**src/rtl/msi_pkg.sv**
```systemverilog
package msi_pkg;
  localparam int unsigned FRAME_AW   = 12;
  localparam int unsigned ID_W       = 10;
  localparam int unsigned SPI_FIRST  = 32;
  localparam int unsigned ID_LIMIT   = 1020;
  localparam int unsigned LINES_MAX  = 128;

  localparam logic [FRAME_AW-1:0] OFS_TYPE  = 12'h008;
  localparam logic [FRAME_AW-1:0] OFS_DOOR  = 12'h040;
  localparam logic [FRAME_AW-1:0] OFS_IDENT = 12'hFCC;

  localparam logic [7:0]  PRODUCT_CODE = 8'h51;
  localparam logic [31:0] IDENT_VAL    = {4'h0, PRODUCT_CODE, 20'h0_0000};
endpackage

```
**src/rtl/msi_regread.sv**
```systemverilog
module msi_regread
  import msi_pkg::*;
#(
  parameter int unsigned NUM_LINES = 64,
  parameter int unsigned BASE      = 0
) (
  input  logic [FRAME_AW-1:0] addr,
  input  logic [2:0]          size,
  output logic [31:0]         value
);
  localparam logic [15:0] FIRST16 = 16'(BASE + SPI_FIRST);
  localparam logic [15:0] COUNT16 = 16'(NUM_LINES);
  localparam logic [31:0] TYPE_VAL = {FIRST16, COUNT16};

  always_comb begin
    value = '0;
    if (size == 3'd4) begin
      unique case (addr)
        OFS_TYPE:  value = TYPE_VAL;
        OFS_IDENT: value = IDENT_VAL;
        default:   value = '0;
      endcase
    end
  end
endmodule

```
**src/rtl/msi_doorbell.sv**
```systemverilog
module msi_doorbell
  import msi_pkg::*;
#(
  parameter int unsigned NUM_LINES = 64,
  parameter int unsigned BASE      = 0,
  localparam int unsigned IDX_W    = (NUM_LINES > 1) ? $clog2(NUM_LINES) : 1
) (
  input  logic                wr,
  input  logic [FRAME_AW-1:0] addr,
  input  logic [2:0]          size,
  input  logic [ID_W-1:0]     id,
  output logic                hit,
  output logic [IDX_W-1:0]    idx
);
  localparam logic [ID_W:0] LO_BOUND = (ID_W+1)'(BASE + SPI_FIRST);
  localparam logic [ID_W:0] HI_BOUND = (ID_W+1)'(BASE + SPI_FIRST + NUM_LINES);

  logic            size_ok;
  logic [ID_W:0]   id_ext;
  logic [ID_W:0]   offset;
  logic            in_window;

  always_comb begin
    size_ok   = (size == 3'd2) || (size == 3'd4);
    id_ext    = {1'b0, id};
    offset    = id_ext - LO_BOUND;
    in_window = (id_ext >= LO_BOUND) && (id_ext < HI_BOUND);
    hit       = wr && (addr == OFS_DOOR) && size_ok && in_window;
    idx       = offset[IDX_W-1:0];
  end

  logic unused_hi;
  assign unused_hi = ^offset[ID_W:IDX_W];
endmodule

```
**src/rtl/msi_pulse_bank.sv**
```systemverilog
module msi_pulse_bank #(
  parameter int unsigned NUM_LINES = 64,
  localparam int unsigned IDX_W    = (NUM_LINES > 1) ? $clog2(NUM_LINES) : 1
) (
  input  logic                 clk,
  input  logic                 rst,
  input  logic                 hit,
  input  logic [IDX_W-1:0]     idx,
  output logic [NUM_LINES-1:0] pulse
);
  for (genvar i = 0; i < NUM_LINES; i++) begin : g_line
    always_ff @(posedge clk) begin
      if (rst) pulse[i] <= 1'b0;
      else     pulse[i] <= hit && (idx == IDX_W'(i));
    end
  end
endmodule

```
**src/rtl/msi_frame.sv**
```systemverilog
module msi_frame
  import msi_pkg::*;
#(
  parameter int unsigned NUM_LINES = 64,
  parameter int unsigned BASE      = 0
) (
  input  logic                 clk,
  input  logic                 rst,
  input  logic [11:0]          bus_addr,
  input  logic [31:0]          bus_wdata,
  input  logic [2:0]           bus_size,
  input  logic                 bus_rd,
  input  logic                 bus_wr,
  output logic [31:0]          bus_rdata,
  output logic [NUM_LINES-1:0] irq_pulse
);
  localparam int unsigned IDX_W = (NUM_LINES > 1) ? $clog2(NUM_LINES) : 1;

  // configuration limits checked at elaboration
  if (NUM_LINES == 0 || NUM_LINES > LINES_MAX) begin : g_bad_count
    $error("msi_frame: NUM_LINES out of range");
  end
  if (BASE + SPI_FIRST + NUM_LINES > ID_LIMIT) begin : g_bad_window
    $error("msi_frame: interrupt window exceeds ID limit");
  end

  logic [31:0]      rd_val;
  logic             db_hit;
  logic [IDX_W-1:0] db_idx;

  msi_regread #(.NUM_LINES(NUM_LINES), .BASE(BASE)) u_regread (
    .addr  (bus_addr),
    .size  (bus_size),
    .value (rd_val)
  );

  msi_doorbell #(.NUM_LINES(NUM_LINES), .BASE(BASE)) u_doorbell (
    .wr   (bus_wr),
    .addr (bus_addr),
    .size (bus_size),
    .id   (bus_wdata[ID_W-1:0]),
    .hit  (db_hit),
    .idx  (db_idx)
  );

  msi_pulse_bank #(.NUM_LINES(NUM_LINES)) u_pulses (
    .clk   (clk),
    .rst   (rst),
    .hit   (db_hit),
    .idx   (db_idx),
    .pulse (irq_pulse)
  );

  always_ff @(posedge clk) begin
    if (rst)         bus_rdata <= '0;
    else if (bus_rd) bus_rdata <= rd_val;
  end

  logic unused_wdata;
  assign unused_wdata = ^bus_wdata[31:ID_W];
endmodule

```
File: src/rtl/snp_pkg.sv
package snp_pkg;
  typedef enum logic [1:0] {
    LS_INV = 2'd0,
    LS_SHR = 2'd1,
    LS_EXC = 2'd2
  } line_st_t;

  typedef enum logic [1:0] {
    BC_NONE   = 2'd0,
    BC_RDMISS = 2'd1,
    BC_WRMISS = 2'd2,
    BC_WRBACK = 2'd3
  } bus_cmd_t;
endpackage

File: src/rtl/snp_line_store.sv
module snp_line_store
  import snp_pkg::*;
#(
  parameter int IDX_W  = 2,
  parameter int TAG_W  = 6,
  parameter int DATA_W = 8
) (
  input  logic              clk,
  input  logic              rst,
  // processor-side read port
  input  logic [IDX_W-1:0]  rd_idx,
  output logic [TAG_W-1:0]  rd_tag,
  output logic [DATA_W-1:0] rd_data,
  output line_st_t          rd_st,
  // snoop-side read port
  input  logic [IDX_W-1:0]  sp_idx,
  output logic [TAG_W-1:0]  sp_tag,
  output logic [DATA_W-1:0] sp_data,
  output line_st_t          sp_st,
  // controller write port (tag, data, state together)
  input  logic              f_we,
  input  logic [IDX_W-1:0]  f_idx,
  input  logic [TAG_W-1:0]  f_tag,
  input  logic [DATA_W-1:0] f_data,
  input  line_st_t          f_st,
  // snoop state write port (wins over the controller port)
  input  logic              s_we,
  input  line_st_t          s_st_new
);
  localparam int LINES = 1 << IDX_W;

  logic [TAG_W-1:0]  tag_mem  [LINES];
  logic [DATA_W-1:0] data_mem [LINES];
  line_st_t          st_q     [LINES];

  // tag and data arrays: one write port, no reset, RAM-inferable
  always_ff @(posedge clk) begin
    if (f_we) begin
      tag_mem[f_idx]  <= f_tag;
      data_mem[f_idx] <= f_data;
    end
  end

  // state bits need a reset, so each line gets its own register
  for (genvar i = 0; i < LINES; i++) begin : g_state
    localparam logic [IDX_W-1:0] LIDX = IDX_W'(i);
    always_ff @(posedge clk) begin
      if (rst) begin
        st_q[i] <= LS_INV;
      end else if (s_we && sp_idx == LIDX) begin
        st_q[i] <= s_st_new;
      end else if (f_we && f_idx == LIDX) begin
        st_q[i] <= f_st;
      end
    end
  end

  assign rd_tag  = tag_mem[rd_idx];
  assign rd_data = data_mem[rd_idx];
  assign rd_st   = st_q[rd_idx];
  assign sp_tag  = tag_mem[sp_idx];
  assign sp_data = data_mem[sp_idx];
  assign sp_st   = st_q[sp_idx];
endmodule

○ ○ ○ ○

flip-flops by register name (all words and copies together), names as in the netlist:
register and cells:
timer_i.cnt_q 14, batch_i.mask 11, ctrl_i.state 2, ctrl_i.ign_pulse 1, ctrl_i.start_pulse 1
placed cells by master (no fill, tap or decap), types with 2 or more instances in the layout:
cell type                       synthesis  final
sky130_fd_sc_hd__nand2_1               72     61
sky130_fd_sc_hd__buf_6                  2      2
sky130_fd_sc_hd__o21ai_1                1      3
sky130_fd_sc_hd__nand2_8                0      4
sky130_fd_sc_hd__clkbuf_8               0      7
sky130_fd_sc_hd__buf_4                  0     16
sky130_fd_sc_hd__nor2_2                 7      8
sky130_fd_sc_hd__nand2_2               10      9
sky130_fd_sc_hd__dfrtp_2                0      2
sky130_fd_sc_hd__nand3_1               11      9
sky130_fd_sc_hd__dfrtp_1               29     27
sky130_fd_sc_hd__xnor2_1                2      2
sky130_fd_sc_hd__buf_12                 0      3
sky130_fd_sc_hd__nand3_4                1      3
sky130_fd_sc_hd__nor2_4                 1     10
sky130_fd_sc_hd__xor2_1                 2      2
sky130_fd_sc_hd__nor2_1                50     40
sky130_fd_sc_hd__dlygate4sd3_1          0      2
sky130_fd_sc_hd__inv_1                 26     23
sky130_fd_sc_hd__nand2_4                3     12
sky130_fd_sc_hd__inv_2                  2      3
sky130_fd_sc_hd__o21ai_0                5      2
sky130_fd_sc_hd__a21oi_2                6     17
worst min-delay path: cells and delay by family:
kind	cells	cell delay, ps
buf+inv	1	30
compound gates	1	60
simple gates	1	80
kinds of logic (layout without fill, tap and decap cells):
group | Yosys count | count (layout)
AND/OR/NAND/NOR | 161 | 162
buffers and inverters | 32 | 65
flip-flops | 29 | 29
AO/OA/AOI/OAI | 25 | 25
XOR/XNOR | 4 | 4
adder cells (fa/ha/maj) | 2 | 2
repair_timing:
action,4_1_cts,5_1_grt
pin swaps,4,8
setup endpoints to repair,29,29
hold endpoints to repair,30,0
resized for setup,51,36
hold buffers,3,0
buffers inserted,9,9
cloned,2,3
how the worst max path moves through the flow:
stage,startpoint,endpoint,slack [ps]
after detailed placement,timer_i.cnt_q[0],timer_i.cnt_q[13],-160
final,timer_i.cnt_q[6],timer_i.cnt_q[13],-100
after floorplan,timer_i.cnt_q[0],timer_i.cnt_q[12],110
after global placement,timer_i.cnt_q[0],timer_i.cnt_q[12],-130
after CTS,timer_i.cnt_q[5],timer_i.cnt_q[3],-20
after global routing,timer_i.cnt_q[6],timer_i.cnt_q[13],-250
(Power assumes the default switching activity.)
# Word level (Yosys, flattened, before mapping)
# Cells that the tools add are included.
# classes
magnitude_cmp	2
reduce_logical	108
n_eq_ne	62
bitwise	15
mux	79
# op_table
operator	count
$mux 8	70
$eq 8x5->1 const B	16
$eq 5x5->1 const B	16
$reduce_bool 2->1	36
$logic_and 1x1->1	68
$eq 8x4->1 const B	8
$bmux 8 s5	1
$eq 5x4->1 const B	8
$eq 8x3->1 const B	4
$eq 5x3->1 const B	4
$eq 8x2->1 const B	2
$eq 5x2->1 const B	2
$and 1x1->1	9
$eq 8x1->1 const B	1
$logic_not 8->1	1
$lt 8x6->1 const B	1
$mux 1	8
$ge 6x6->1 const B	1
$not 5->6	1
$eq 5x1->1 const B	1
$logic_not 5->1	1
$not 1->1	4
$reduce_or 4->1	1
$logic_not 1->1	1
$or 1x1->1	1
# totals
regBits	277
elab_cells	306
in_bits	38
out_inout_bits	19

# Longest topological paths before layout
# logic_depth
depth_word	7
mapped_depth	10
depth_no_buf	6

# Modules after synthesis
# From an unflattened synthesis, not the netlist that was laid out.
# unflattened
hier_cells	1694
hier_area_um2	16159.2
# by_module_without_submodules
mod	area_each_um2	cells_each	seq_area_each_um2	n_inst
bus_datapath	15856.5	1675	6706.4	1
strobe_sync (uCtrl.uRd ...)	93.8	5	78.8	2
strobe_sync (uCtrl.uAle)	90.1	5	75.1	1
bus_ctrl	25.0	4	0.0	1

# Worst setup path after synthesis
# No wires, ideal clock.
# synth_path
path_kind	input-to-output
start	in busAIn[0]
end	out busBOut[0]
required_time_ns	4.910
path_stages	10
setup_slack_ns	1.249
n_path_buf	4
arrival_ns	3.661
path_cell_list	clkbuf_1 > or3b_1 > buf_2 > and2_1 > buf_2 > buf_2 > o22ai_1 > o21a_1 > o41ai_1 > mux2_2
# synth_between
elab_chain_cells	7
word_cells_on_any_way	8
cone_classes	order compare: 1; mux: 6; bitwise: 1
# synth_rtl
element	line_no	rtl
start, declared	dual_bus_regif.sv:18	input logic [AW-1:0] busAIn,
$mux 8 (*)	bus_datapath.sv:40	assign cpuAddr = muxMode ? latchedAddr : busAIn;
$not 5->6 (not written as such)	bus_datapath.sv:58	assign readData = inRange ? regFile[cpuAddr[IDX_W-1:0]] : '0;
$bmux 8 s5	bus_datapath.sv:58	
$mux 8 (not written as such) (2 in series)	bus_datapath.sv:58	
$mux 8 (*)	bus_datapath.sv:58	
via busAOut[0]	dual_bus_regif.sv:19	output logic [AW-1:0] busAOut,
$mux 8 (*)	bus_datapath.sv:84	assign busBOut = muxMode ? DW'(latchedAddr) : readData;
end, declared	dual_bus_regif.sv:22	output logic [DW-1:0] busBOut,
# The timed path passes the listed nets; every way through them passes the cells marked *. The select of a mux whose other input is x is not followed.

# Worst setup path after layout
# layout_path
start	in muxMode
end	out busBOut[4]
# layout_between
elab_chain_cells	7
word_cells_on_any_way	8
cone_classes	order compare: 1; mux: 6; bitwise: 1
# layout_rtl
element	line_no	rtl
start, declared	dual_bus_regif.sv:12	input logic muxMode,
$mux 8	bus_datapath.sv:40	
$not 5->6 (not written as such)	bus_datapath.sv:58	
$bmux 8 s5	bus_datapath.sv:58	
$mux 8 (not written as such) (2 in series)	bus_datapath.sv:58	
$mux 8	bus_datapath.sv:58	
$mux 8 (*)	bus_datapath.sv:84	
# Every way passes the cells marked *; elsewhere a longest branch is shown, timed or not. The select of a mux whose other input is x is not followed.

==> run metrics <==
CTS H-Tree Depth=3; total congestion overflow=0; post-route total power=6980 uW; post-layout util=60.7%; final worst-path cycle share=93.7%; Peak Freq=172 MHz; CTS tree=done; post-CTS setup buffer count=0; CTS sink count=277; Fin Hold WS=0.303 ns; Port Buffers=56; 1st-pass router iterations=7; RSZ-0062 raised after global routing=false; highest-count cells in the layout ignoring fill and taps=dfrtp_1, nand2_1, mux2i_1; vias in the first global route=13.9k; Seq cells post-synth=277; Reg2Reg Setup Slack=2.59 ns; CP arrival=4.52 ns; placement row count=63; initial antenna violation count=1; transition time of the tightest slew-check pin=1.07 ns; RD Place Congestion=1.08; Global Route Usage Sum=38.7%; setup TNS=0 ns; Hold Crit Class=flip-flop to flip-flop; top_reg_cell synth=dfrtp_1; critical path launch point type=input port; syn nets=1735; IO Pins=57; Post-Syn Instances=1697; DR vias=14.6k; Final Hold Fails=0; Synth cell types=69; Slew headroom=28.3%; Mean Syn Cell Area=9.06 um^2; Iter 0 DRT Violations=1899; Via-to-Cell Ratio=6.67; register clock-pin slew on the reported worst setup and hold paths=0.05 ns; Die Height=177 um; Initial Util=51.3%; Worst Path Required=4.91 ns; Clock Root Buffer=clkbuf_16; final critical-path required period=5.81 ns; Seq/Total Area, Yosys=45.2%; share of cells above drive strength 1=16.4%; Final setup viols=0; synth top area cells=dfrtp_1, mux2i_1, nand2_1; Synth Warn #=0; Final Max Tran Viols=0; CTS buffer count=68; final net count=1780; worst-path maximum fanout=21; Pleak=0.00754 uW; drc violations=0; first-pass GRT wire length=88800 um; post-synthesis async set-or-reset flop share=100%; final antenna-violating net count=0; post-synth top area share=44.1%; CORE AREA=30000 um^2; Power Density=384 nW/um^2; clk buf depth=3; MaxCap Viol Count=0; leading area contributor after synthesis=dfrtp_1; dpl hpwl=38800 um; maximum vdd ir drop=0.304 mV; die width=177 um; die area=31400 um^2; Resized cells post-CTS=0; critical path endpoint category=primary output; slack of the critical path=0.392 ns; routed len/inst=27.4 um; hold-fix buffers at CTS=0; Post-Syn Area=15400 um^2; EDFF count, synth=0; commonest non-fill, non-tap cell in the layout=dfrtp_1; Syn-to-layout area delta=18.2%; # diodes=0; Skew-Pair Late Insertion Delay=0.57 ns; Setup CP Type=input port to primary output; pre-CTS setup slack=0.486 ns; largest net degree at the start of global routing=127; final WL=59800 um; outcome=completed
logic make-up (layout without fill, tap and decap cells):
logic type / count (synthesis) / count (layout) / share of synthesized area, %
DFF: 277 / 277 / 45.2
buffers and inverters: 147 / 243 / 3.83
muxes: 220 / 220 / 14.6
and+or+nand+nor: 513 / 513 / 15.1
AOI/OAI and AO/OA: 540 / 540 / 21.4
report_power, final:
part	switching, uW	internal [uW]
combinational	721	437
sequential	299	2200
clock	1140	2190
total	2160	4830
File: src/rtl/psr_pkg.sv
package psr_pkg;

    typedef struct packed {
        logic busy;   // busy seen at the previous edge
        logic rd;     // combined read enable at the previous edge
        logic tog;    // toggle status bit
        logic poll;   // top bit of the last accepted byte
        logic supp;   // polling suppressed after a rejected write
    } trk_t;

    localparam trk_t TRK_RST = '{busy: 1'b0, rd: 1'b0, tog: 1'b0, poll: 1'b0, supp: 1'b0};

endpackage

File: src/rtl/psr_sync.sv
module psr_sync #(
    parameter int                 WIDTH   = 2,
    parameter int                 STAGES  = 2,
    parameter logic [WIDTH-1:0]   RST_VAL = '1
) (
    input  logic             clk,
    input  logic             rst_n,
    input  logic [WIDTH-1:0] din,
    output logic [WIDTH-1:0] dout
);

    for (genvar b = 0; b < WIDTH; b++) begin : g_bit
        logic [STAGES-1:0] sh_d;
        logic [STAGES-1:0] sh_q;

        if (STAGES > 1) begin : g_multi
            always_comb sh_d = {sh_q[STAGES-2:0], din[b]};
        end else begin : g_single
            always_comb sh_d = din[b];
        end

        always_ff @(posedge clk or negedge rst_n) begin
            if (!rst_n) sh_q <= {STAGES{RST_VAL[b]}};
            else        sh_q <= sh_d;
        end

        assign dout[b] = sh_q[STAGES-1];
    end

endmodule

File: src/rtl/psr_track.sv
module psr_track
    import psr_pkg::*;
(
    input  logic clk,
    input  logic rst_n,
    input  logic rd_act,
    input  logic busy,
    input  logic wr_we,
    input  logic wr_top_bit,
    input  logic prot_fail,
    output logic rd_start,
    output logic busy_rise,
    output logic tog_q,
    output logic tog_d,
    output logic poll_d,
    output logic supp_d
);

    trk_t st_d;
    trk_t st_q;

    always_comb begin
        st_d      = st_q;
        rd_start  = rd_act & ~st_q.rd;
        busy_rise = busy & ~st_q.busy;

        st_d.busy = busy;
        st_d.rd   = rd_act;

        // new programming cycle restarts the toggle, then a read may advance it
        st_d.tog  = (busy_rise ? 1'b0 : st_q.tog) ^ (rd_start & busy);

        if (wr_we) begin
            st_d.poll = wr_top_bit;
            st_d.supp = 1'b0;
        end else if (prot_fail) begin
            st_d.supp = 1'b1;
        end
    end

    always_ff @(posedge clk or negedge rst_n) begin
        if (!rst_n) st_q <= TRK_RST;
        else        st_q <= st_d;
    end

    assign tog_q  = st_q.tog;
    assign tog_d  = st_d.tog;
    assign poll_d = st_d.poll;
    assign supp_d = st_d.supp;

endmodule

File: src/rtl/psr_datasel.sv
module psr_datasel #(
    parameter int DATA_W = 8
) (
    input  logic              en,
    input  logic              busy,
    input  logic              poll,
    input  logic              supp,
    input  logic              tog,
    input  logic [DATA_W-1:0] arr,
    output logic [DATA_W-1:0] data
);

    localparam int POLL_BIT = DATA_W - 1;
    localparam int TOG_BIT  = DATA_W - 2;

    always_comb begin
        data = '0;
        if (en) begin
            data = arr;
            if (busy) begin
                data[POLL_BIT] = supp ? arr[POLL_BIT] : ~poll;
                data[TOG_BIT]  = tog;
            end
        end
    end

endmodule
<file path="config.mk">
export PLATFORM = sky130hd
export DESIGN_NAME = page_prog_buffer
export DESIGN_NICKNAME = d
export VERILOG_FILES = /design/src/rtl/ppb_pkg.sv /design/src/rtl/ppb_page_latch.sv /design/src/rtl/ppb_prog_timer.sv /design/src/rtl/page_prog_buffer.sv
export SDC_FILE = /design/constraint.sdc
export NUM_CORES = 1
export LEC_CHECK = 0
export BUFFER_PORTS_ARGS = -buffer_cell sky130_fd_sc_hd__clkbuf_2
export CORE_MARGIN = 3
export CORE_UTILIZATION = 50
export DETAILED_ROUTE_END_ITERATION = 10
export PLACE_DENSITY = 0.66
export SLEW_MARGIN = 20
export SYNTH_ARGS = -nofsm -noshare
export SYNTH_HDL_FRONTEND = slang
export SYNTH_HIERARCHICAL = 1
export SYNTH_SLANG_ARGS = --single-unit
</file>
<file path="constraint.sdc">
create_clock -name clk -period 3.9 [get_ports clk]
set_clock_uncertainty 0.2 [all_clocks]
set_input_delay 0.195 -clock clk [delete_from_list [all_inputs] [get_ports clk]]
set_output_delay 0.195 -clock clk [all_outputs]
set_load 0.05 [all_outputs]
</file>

○ ○ ○ ○

## PROBLEM STATEMENT
Give back the records above exactly, limited to the lines between the one holding "how the worst" and the one holding "after global placement,timer_i.cnt_q[0],timer_i.cnt_q[12],-130", inclusive.

## RESULT OF THIS TASK
how the worst max path moves through the flow:
stage,startpoint,endpoint,slack [ps]
after detailed placement,timer_i.cnt_q[0],timer_i.cnt_q[13],-160
final,timer_i.cnt_q[6],timer_i.cnt_q[13],-100
after floorplan,timer_i.cnt_q[0],timer_i.cnt_q[12],110
after global placement,timer_i.cnt_q[0],timer_i.cnt_q[12],-130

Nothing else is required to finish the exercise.